An adaptation of Cheryl Strayed’s beloved memoir about losing her grief and finding herself while hiking the Pacific Crest Trail, “Wild” finds Cheryl (played by Reese Witherspoon) encountering men and women along the way who shift her perspective in large and subtle ways—as well as flashbacks to the dissolution of her marriage and the death of her mother (played with heartbreaking precision by Laura Dern).
“In many cases, each character she encounters teaches her something either in a positive or negative way, and yet it was important that the lessons learned not be overt and italicized,” Rubin says. “And as a result, we were looking for actors who literally felt like people one would meet along the way and performances that wouldn’t stop the show but would punctuate it with fleeting moments of life.”
And nowhere was that search more worthwhile than in the casting of Evan O’Toole as a young boy with whom Cheryl shares a brief, haunting moment along the trail. “We were looking for a soulfulness and someone who represented a kind of being at peace with his own circumstances,” Rubin says. “Which held up a mirror to Cheryl, who is sorting through her own complicated situation.”
Rubin also points out that assembling the cast required hiring performers who understood their place in the story. “It was more about finding actors who wouldn’t consider their brief sequence to be a full meal but rather a moment in passing for the film’s protagonist,” he says. “And as a result, the reality that each of these actors brings to the film makes their effect on Cheryl Strayed all the more potent.”

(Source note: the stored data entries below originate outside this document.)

===== config.mk =====
export PLATFORM = sky130hd
export DESIGN_NAME = load_store_issuer
export DESIGN_NICKNAME = d
export VERILOG_FILES = /design/src/rtl/load_store_pkg.sv /design/src/rtl/lsi_latency_counter.sv /design/src/rtl/load_store_issuer.sv
export SDC_FILE = /design/constraint.sdc
export NUM_CORES = 1
export LEC_CHECK = 0
export CAP_MARGIN = 20
export CELL_PAD_IN_SITES_DETAIL_PLACEMENT = 2
export CELL_PAD_IN_SITES_GLOBAL_PLACEMENT = 2
export CORE_MARGIN = 10
export CORE_UTILIZATION = 25
export CTS_CLUSTER_SIZE = 40
export DETAILED_ROUTE_END_ITERATION = 7
export GPL_TIMING_DRIVEN = 0
export PLACE_DENSITY = 0.89
export SYNTH_ARGS = -nofsm -noshare
export SYNTH_HDL_FRONTEND = slang
export SYNTH_SLANG_ARGS = --single-unit

===== constraint.sdc =====
create_clock -name clk -period 2.35 [get_ports clk]
set_input_delay 0.47 -clock clk [delete_from_list [all_inputs] [get_ports clk]]
set_output_delay 0.47 -clock clk [all_outputs]
set_load 0.1 [all_outputs]

===== src/rtl/load_store_pkg.sv =====
// Shared definitions for the load/store issuer and the LoadStoreUnit:
// funct3 encodings, issuer FSM state type and the funct3 legality check.
package load_store_pkg;

    localparam logic [2:0] LB  = 3'b000;
    localparam logic [2:0] LH  = 3'b001;
    localparam logic [2:0] LW  = 3'b010;
    localparam logic [2:0] LBU = 3'b100;
    localparam logic [2:0] LHU = 3'b101;
    localparam logic [2:0] SB  = 3'b000;
    localparam logic [2:0] SH  = 3'b001;
    localparam logic [2:0] SW  = 3'b010;

    typedef enum logic [1:0] {
        StIdle,
        StIssue,
        StWait,
        StResp
    } lsi_state_e;

    // Stores accept byte/half/word only; loads add the unsigned byte/half forms.
    function automatic logic funct3_legal(input logic we, input logic [2:0] f3);
        logic ok;
        ok = 1'b0;
        if (we) begin
            case (f3)
                SB, SH, SW: ok = 1'b1;
                default:    ok = 1'b0;
            endcase
        end else begin
            case (f3)
                LB, LH, LW, LBU, LHU: ok = 1'b1;
                default:              ok = 1'b0;
            endcase
        end
        return ok;
    endfunction

endpackage


===== src/rtl/lsi_latency_counter.sv =====
// Down-counter timing the load WAIT phase: loaded with the read latency,
// done_o marks the final wait cycle (count == 1).
module lsi_latency_counter #(
    parameter int unsigned Width = 4
) (
    input  logic             clk_i,
    input  logic             rst_ni,
    input  logic             load_i,
    input  logic [Width-1:0] load_val_i,
    input  logic             dec_i,
    output logic             done_o
);

    logic [Width-1:0] cnt_d, cnt_q;

    // Next count: load has priority, decrement saturates at zero.
    always_comb begin
        cnt_d = cnt_q;
        if (load_i) begin
            cnt_d = load_val_i;
        end else if (dec_i && (cnt_q != '0)) begin
            cnt_d = cnt_q - 1'b1;
        end
    end

    // Count register.
    always_ff @(posedge clk_i or negedge rst_ni) begin
        if (!rst_ni) begin
            cnt_q <= '0;
        end else begin
            cnt_q <= cnt_d;
        end
    end

    assign done_o = (cnt_q == Width'(1));

endmodule


===== src/rtl/load_store_issuer.sv =====
// Single-outstanding load/store issuer between the pipeline and the LoadStoreUnit.
// Optional LOAD_STORE_ISSUER_STATS_EN adds completed-response counters.
module load_store_issuer
    import load_store_pkg::*;
#(
    parameter int unsigned READ_LATENCY = 1,
    parameter int unsigned TAG_W        = 5
) (
    input  logic             clk,
    input  logic             rst_n,
    input  logic             req_valid,
    output logic             req_ready,
    input  logic [31:0]      req_addr,
    input  logic [31:0]      req_wdata,
    input  logic             req_we,
    input  logic [2:0]       req_funct3,
    input  logic [TAG_W-1:0] req_tag,
    output logic             rsp_valid,
    input  logic             rsp_ready,
    output logic [31:0]      rsp_data,
    output logic [TAG_W-1:0] rsp_tag,
    output logic             rsp_err,
    output logic             rsp_is_load,
`ifdef LOAD_STORE_ISSUER_STATS_EN
    output logic [31:0]      load_count,
    output logic [31:0]      store_count,
    output logic [31:0]      err_count,
`endif
    output logic [31:0]      lsu_address,
    output logic             lsu_wren,
    output logic [2:0]       lsu_funct3,
    output logic [31:0]      lsu_din,
    input  logic [31:0]      lsu_dout
);

    lsi_state_e state_d, state_q;
    logic       ready_en_q;
    logic       we_q;
    logic       accept, legal;
    logic       cnt_load, cnt_dec, cnt_done, capture;

    assign accept = req_valid && req_ready;
    assign legal  = funct3_legal(req_we, req_funct3);

    lsi_latency_counter #(
        .Width (4)
    ) u_wait_cnt (
        .clk_i      (clk),
        .rst_ni     (rst_n),
        .load_i     (cnt_load),
        .load_val_i (4'(READ_LATENCY)),
        .dec_i      (cnt_dec),
        .done_o     (cnt_done)
    );

    // Next-state logic and wait-timer control.
    always_comb begin
        state_d  = state_q;
        cnt_load = 1'b0;
        cnt_dec  = 1'b0;
        capture  = 1'b0;
        unique case (state_q)
            StIdle: begin
                if (accept) state_d = legal ? StIssue : StResp;
            end
            StIssue: begin
                if (we_q) begin
                    state_d = StResp;
                end else begin
                    state_d  = StWait;
                    cnt_load = 1'b1;
                end
            end
            StWait: begin
                if (cnt_done) begin
                    capture = 1'b1;
                    state_d = StResp;
                end else begin
                    cnt_dec = 1'b1;
                end
            end
            StResp: begin
                if (rsp_ready) state_d = StIdle;
            end
            default: state_d = StIdle;
        endcase
    end

    // State register; ready_en_q keeps req_ready low until the first edge after reset.
    always_ff @(posedge clk or negedge rst_n) begin
        if (!rst_n) begin
            state_q    <= StIdle;
            ready_en_q <= 1'b0;
        end else begin
            state_q    <= state_d;
            ready_en_q <= 1'b1;
        end
    end

    // Latch payload at acceptance; illegal requests leave the LSU-facing outputs untouched.
    always_ff @(posedge clk or negedge rst_n) begin
        if (!rst_n) begin
            lsu_address <= '0;
            lsu_funct3  <= '0;
            lsu_din     <= '0;
            we_q        <= 1'b0;
            rsp_data    <= '0;
            rsp_tag     <= '0;
            rsp_err     <= 1'b0;
            rsp_is_load <= 1'b0;
        end else if (accept) begin
            rsp_tag     <= req_tag;
            rsp_err     <= !legal;
            rsp_is_load <= !req_we;
            rsp_data    <= '0;
            if (legal) begin
                lsu_address <= req_addr;
                lsu_funct3  <= req_funct3;
                lsu_din     <= req_wdata;
                we_q        <= req_we;
            end
        end else if (capture) begin
            rsp_data <= lsu_dout;
        end
    end

    assign req_ready = ready_en_q && (state_q == StIdle);
    assign rsp_valid = (state_q == StResp);
    assign lsu_wren  = (state_q == StIssue) && we_q;

`ifdef LOAD_STORE_ISSUER_STATS_EN
    logic [31:0] load_cnt_q, store_cnt_q, err_cnt_q;

    // Count completed response handshakes by kind; errors are counted only as errors.
    always_ff @(posedge clk or negedge rst_n) begin
        if (!rst_n) begin
            load_cnt_q  <= '0;
            store_cnt_q <= '0;
            err_cnt_q   <= '0;
        end else if (rsp_valid && rsp_ready) begin
            if (rsp_err)          err_cnt_q   <= err_cnt_q + 32'd1;
            else if (rsp_is_load) load_cnt_q  <= load_cnt_q + 32'd1;
            else                  store_cnt_q <= store_cnt_q + 32'd1;
        end
    end

    assign load_count  = load_cnt_q;
    assign store_count = store_cnt_q;
    assign err_count   = err_cnt_q;
`endif

endmodule


[Word level (Yosys, flattened, before mapping)]
Cells that the tools add are included.
Word-level totals
  register bits after elaboration: 114
  output and inout bits: 109
  word-level logic and storage cells: 57
Cells by class
  add/sub/neg operators: 1
  eq/ne operators: 11
  multiplexer cells: 19
  reductions and logical operators: 15
Operator list (number)
  $mux 32: 2
  $mux 1: 10
  $mux 2: 4
  $mux 4: 2
  $pmux 2 s4: 1
  $eq 3x3->1 const B: 2
  $reduce_or 5->1: 1
  $eq 2x2->1 const B: 2
  $eq 4x1->1 const B: 1
  $logic_and 1x1->1: 4
  $ne 2x2->1 const B: 2
  $reduce_bool 2->1: 2
  $reduce_bool 4->1: 1
  $sub 4x1->4 const B: 1
  $eq 3x1->1 const B: 1
  $eq 3x2->1 const B: 1
  $logic_not 3->1: 1
  $reduce_and 3->1: 1
  $reduce_or 3->1: 1
  $eq 2x1->1 const B: 1
  $logic_not 1->1: 2
  $logic_not 2->1: 1
  $ne 2x1->1 const B: 1
  $reduce_and 2->1: 1

[Logic depth before layout (Yosys ltp)]
Gate-level depths: netlist of run 1.
  depth in word-level cells: 7
  mapped depth: 8

[By module]
From an unflattened synthesis of run 1, not the netlist that was laid out.
Unflattened totals
  cell total of the unflattened synthesis: 370
  area, all modules: 4616.9 µm²
Modules (own cells, without submodules)
  load_store_issuer: instances 1, cells an instance 341, area each 4334.2 µm², sequential area each 2752.6 µm²
  lsi_latency_counter: instances 1, cells an instance 29, area each 282.8 µm², sequential area each 100.1 µm²

[Worst setup path before layout of run 1]
Ideal clock, no wire load.
  path kind: flip-flop to flip-flop
  start: register state_q[0]
  end: register rsp_is_load
  setup time: 130 ps
  arrival time: 1908 ps
  required time: 2220 ps
  slack: 312 ps
  cell stages (with the launch flop): 7
  path buffers: 0
  cell sequence: dfrtp_1 -> inv_1 -> ha_1 -> and2_1 -> nand2_1 -> nand2_1 -> o21ai_0
On the way
  cells in the longest elaborated chain, start to end: 3
RTL lines
  start: declaration: line load_store_issuer.sv:36  | lsi_state_e state_d, state_q;
  start signal: assignment: line load_store_issuer.sv:92  | state_q <= StIdle;
  start signal: assignment: line load_store_issuer.sv:95  | state_q <= state_d;
  $logic_not 2->1: line load_store_issuer.sv:127  | assign req_ready = ready_en_q && (state_q == StIdle);
  $logic_and 1x1->1: line load_store_issuer.sv:127
  via req_ready: line load_store_issuer.sv:12  | output logic req_ready,
  $logic_and 1x1->1: line load_store_issuer.sv:42  | assign accept = req_valid && req_ready;
  end signal: assignment: line load_store_issuer.sv:114  | rsp_is_load <= !req_we;
  end: declaration: line load_store_issuer.sv:23  | output logic rsp_is_load,
The timed path passes the listed nets, and every way through them passes these cells.
A chain may end at the register's enable or synchronous reset.

[Worst setup path after layout of run 1]
  start: register state_q[1]
  end: output port lsu_wren
On the way
  cells in the longest elaborated chain, start to end: 2
RTL lines
  $eq 2x1->1: line load_store_issuer.sv:129  | assign lsu_wren = (state_q == StIssue) && we_q;
  $logic_and 1x1->1: line load_store_issuer.sv:129
  end: declaration: line load_store_issuer.sv:30  | output logic lsu_wren,
No other way between the ends.

==> summary.txt, run 1 <==
Run status
  • Status: complete, no violations

Detailed routing
  • Routed WL: 17700 um
  • DRT Pass-1 Iters: 4
  • Drt wl/cell: 21.0 um
  • Starting DRT DRC Count: 79
  • Vias per cell: 4.46
  • Routed vias: 3762
  • # DRC: 0
  • Antenna-violating nets left: 0

Place
  • Placed Area: 7110 um2
  • HPWL after detailed placement: 14000 um
  • PortBufs: 217
  • RePlAce Congestion: 0.780

Critical path
  • Slowest-stage cell, CP: dfrtp_1
  • Family with the most delay on the worst path: buffers and inverters
  • CP Class: flop to output port
  • Data required, critical path: 1880 ps
  • Worst EP arrival: 1700 ps
  • Crit path buffers/inverters: 2
  • Crit-path cells: inv_1, ha_1, and2_1, clkbuf_4
  • Slowest cell delay on critical path: 410 ps
  • CP Launch Type: flop
  • Worst Setup End Kind: output port
  • Crit Path Max Fanout: 4

Synthesis
  • Synth top area cells: dfrtp_1 62%, mux2_2 15%, nand2_1 6.7%
  • Post-Synthesis Cells: 364
  • Post-synth top area share: 0.617
  • Leading area contributor after synthesis: dfrtp_1
  • Post-synthesis async set-or-reset flop share: 1.00
  • Synthesized area: 4630 um2
  • Syn Area/Cell: 12.7 um2
  • Cell variety after synth: 31
  • Sequential element share of the synthesized area: 0.617
  • Number of synthesized register bits: 114
  • Post-synth EDFFs: 0
  • Synth warn: 0
  • Post-Syn Nets: 481
  • Top_reg_cell synth: dfrtp_1

Die
  • Core area: 18100 um2
  • Ports: 218
  • FP Rows: 49
  • Die Span Y: 156 um
  • Die ar.: 24300 um2
  • Die width: 156 um
  • Starting Density: 0.256

Clock tree
  • Clock slew seen by the registers of the worst setup and hold paths: 60 ps
  • Max clock buf depth: 2
  • CTS tree: done
  • H-tree depth: 4
  • CTS Buf Count: 17
  • Worst-Skew Late Latency: 410 ps
  • Root buf cell: clkbuf_16
  • Post-CTS Setup Bufs: 0
  • Sink Count: 114

Finish
  • Multi-input gate area: 1620 um2
  • Commonest cells after routing, fill and taps aside: 114 x dfrtp_1, 107 x clkdlybuf4s50_1, 106 x dlygate4sd2_1
  • Nets: 718
  • Commonest non-fill, non-tap cell in the layout: dfrtp_1
  • Area Overhead vs Synth: 63.7%
  • Sequential standard cell area: 2850 um2
  • Post-Layout Inst Area: 7570 um2
  • Fillcell total: 1897
  • Share of cells above drive strength 1: 0.199

Timing
  • Worst Skew: 5.67 ps
  • Final Critical Period: 2170 ps
  • Slew Viols, Final: 0
  • Final Hold Violating Endpoints: 0
  • Max Fclk: 0.461 GHz
  • Unrepaired setup endpoints after global routing: no
  • Slew margin rel.: 0.306
  • Worst slew pin tran: 1050 ps
  • Final-report setup violation count: 0
  • Final worst-path cycle share: 0.923

Flow run
  • MaxCap Viol Count: 0

Global routing
  • Initial antenna violation count: 0
  • GRT overflow: 0
  • Largest net degree at the start of global routing: 62
  • Number of global-route vias before repair: 4523
  • GRT Total Usage: 0.143
  • First-pass GRT wire length: 26900 um

Min path
  • Hold/Removal Path Class: primary input to asynchronous set/reset pin
[metal layers]
metal  GRT usage  up-vias  share of wire
met1       0.143     1910           0.37
li1            -     1700              -
met3      0.0664       13          0.090
met2       0.262      139           0.54
met4      0.0382        0         0.0091
met5           0        -              0
[state kept, by name, summed over array words and instances, names as in the netlist]
| name | count |
|---|---|
| lsu_address | 32 |
| lsu_din | 32 |
| lsu_funct3 | 3 |
| ready_en_q | 1 |
| rsp_data | 32 |
| rsp_err | 1 |
| rsp_is_load | 1 |
| rsp_tag | 5 |
| state_q | 2 |
| u_wait_cnt.cnt_q | 4 |
| we_q | 1 |
[final cells by class]
type / count / share of cell area
antenna: 1 / 0.000330
buffer: 18 / 0.0172
clock buffer: 18 / 0.0580
clock inverter: 14 / 0.0205
inverter: 5 / 0.00248
multi-input combinational: 227 / 0.214
sequential: 114 / 0.377
tap: 229 / 0.0378
timing repair buffer: 218 / 0.273
[synthesized netlist by cell type, types with 2 or more instances]
cell type	instances
a211oi_1	2
a21oi_1	34
and2_1	4
buf_1	3
buf_2	2
buf_4	5
buf_6	4
clkbuf_1	3
dfrtp_1	114
ha_1	8
inv_1	5
mux2_2	60
mux2_4	9
nand2_1	82
nand2b_1	2
nor2_1	6
nor2b_1	2
nor3_1	2
o21ai_0	2
o311a_1	2
xnor2_1	3
[final timing paths]
check | from | to | slack, ps | cells past startpoint
worst max-delay path | state_q[1] | lsu_wren | 180 | 4
worst min-delay path | rst_n | lsu_address[31] | 20 | 1
worst max register to register | state_q[0] | lsu_address[20] | 400 | 7
worst min register to register | rsp_tag[1] | rsp_tag[1] | 470 | 2
max in group asynchronous | rst_n | lsu_address[29] | 1640 | 2
min in group clk | rsp_tag[1] | rsp_tag[1] | 470 | 2
[logic make-up after synthesis]
logic type / Yosys count / synth area share
muxes: 69 / 0.175
DFF: 114 / 0.617
buffers and inverters: 23 / 0.0322
xor gates and xnor gates: 3 / 0.00568
AOI/OAI and AO/OA: 46 / 0.0590
adders and majority gates: 8 / 0.0216
other: 1 / 0.000811
and+or+nand+nor: 100 / 0.0887
[per-stage QoR]
step | setup TNS, ps | setup slack, ps | instances | util | hold slack (ps)
6_report | 0 | 182 | 844 | 0.419 | 15.9
5_1_grt | 0 | 31.6 | 843 | 0.419 | 36.1
4_1_cts | 0 | 36.4 | 843 | 0.418 | 21.1
3_5_place_dp | -424 | -220 | 811 | 0.393 | 467
3_3_place_gp | -407340 | -3580 | 810 | 0.392 | 465
2_1_floorplan | 0 | 312 | 364 | - | 174
[what timing repair did]
item	in CTS	in global routing
endpoints found under the hold margin	0	0
hold buffers	0	0
gates cloned	0	0
pin swaps	0	0
endpoints found under the setup margin	109	2
resized for setup	119	2
Power of run 1 is left out: the tool's default activity adds up to more than one toggle a clock period on the data nets, which glitch-free logic cannot reach.
==> run 2, diff against run 1 <==
CTS_BUF_LIST = sky130_fd_sc_hd__clkbuf_16   (was not set)
HOLD_SLACK_MARGIN = 0.06   (was not set)
==> run 2 against run 1 <==
  * Design area about the same
  * Critical endpoint unchanged
  * Sequential share of layout area hardly changed
  * Hold slack gained 460 ps
  * Final cell count stayed put
  * Highest routed layer unchanged
==> summary.txt, run 2 (synthesis gave the netlist of run 1 again) <==
Run status
  • Status: complete, no violations

Finish
  • Fillcell total: 1892 (-0.26%)
  • Nets: 719 (+0.14%)
  • Post-Layout Inst Area: 7570 um2 (about the same)
  • # diodes: 0 (-1)
  • Area Overhead vs Synth: 63.7% (about the same)
  • Commonest cells after routing, fill and taps aside: 114 x dfrtp_1, 107 x clkdlybuf4s50_1, 106 x dlygate4sd2_1
  • Post-layout util: 0.419 (about the same)
  • Largest regs: lsu_address (32), lsu_din (32), rsp_data (32)
  • Share of cells above drive strength 1: 0.197 (-0.00195)
  • Finished Layout Cells: 844 (unchanged)
  • Commonest non-fill, non-tap cell in the layout: dfrtp_1

Global routing
  • Met2 Use GR: 0.264 (+0.00163)
  • Number of global-route vias before repair: 4542 (+0.42%)
  • First-pass GRT wire length: 27000 um (+0.36%)
  • Initial antenna violation count: 0 (unchanged)
  • Met3 Track Usage GR: 0.0662 (-0.000276)
  • GR peak layer: met2
  • GRT overflow: 0 (unchanged)
  • GRT Total Usage: 0.144 (+0.000705)
  • Met1 usage in global routing: 0.144 (+0.000862)
  • Largest net degree at the start of global routing: 62 (unchanged)

Clock tree
  • Worst-Skew Late Latency: 410 ps (about the same)
  • Sink Count: 114 (unchanged)
  • CTS tree: done
  • Root buf cell: clkbuf_16
  • Max clock buf depth: 2 (unchanged)
  • H-tree depth: 4 (unchanged)
  • Clock slew seen by the registers of the worst setup and hold paths: 50 ps (about the same)
  • CTS Buf Count: 17 (unchanged)
  • Post-CTS Setup Bufs: 0 (unchanged)

Detailed routing
  • Starting DRT DRC Count: 72 (-8.9%)
  • Antenna-violating nets left: 0 (unchanged)
  • Drt wl/cell: 21.0 um (+0.33%)
  • Routed vias: 3745 (-0.45%)
  • Vias per cell: 4.44 (-0.45%)
  • # DRC: 0 (unchanged)
  • DRT Pass-1 Iters: 4 (unchanged)
  • Routed WL: 17800 um (+0.33%)

Critical path
  • CP Class: flop to output port
  • Reg2reg path depth: 7 (unchanged)
  • Crit path to: lsu_wren
  • Worst EP arrival: 1700 ps (about the same)
  • R2r startpoint: state_q[0]
  • FF-to-FF setup slack: 400 ps (about the same)
  • FF-to-FF End: lsu_address[23]
  • Data required, critical path: 1880 ps (about the same)
  • Crit path launch: state_q[1]
  • Worst Setup End Kind: output port
  • Crit Path Max Fanout: 4 (unchanged)
  • CP Launch Type: flop

Timing
  • Slew margin rel.: 0.303 (-0.00266)
  • Unrepaired setup endpoints after global routing: no
  • Worst slew pin tran: 1050 ps (+4.00 ps)
  • Final-report setup violation count: 0 (unchanged)
  • Final Critical Period: 2170 ps (-0.647 ps)
  • Hold slack final: 474 ps (+458 ps)
  • Max Fclk: 0.461 GHz (about the same)
  • Slew Viols, Final: 0 (unchanged)
  • Worst Skew: 5.49 ps (-0.175 ps)
  • Final worst-path cycle share: 0.922 (about the same)
  • Final Hold Violating Endpoints: 0 (unchanged)

Die
  • Starting Density: 0.256 (unchanged)
  • Core area: 18100 um2 (unchanged)
  • Die width: 156 um (unchanged)
  • FP Rows: 49 (unchanged)
  • Ports: 218 (unchanged)
  • Die ar.: 24300 um2 (unchanged)
  • Die Span Y: 156 um (unchanged)

Min path
  • Hold/Removal Path Class: flop to flop

Place
  • Placed Area: 7110 um2 (unchanged)
  • Placed cell count: 811 (unchanged)
  • PortBufs: 217 (unchanged)
  • RePlAce Congestion: 0.780 (unchanged)
  • HPWL after detailed placement: 14000 um (unchanged)

Flow run
  • MaxCap Viol Count: 0 (unchanged)
-- run 2: layout make-up --
type,instances,area (um2),share of cell area
buffer,18,130,0.0172
clock buffer,17,425,0.0562
inverter,5,18.8,0.00248
timing repair buffer,219,2070,0.274
sequential,114,2850,0.377
multi-input combinational,227,1620,0.215
clock inverter,15,159,0.0210
tap,229,287,0.0378
-- run 2: worst max-delay path, cell delays in order (launching register included) --
cell,delay [ps]
dfrtp_1,410
inv_1,150
ha_1,210
and2_1,170
clkbuf_4,350
-- run 2: metal layers --
layer / wire [um] / share of wire / up-vias
met3: 1580 / 0.089 / 15
met2: 9490 / 0.53 / 139
met1: 6480 / 0.36 / 1890
met5: 0 / 0 / -
met4: 213 / 0.012 / 0
li1: - / - / 1701
-- run 2: worst min path at each step --
stage	startpoint	endpoint	cells after the start	slack, ps
2_1_floorplan	rst_n	lsu_address[0]	0	170
3_3_place_gp	rsp_tag[1]	rsp_tag[1]	2	460
3_5_place_dp	rst_n	lsu_din[7]	1	470
4_1_cts	rsp_is_load	rsp_is_load	2	480
5_1_grt	rsp_is_load	rsp_is_load	2	510
6_report	rsp_tag[1]	rsp_tag[1]	2	470
-- run 2: timing repair --
action / in CTS / in global routing
hold endpoints to repair: 53 / 0
resized for setup: 119 / 2
hold buffers: 1 / 0
endpoints found under the setup margin: 109 / 2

Throughout the process, director Jean-Marc Vallée (“Dallas Buyers Club”) was hands-on. “Jean-Marc has a big appetite for the casting process, meaning that he’s invested, passionate, and above all, instinctual,” Rubin says. “He doesn’t come in with too many preconceived notions; he’s open to responding to what he receives. And he has a true gut response and an emotional response to actors and their work. I would say with Jean-Marc, it’s more an emotional discovery than an intellectual discovery when he responds to an actor.”
That approach dovetails beautifully with Rubin’s own, which he describes as “a combination of keeping an eye on the narrative and being open to discovering ways to spin it with what a particular actor brings.”
That may be why he’s justifiably proud of his work on “Wild,” which has been drawing raves since the film’s premiere at the Telluride Film Festival. “What’s particularly gratifying to me is that this is not an all-star ensemble—it’s a collection of less familiar faces,” Rubin says. “So we’re able to discover them as they arrive, much as Cheryl does on the Pacific Crest Trail.”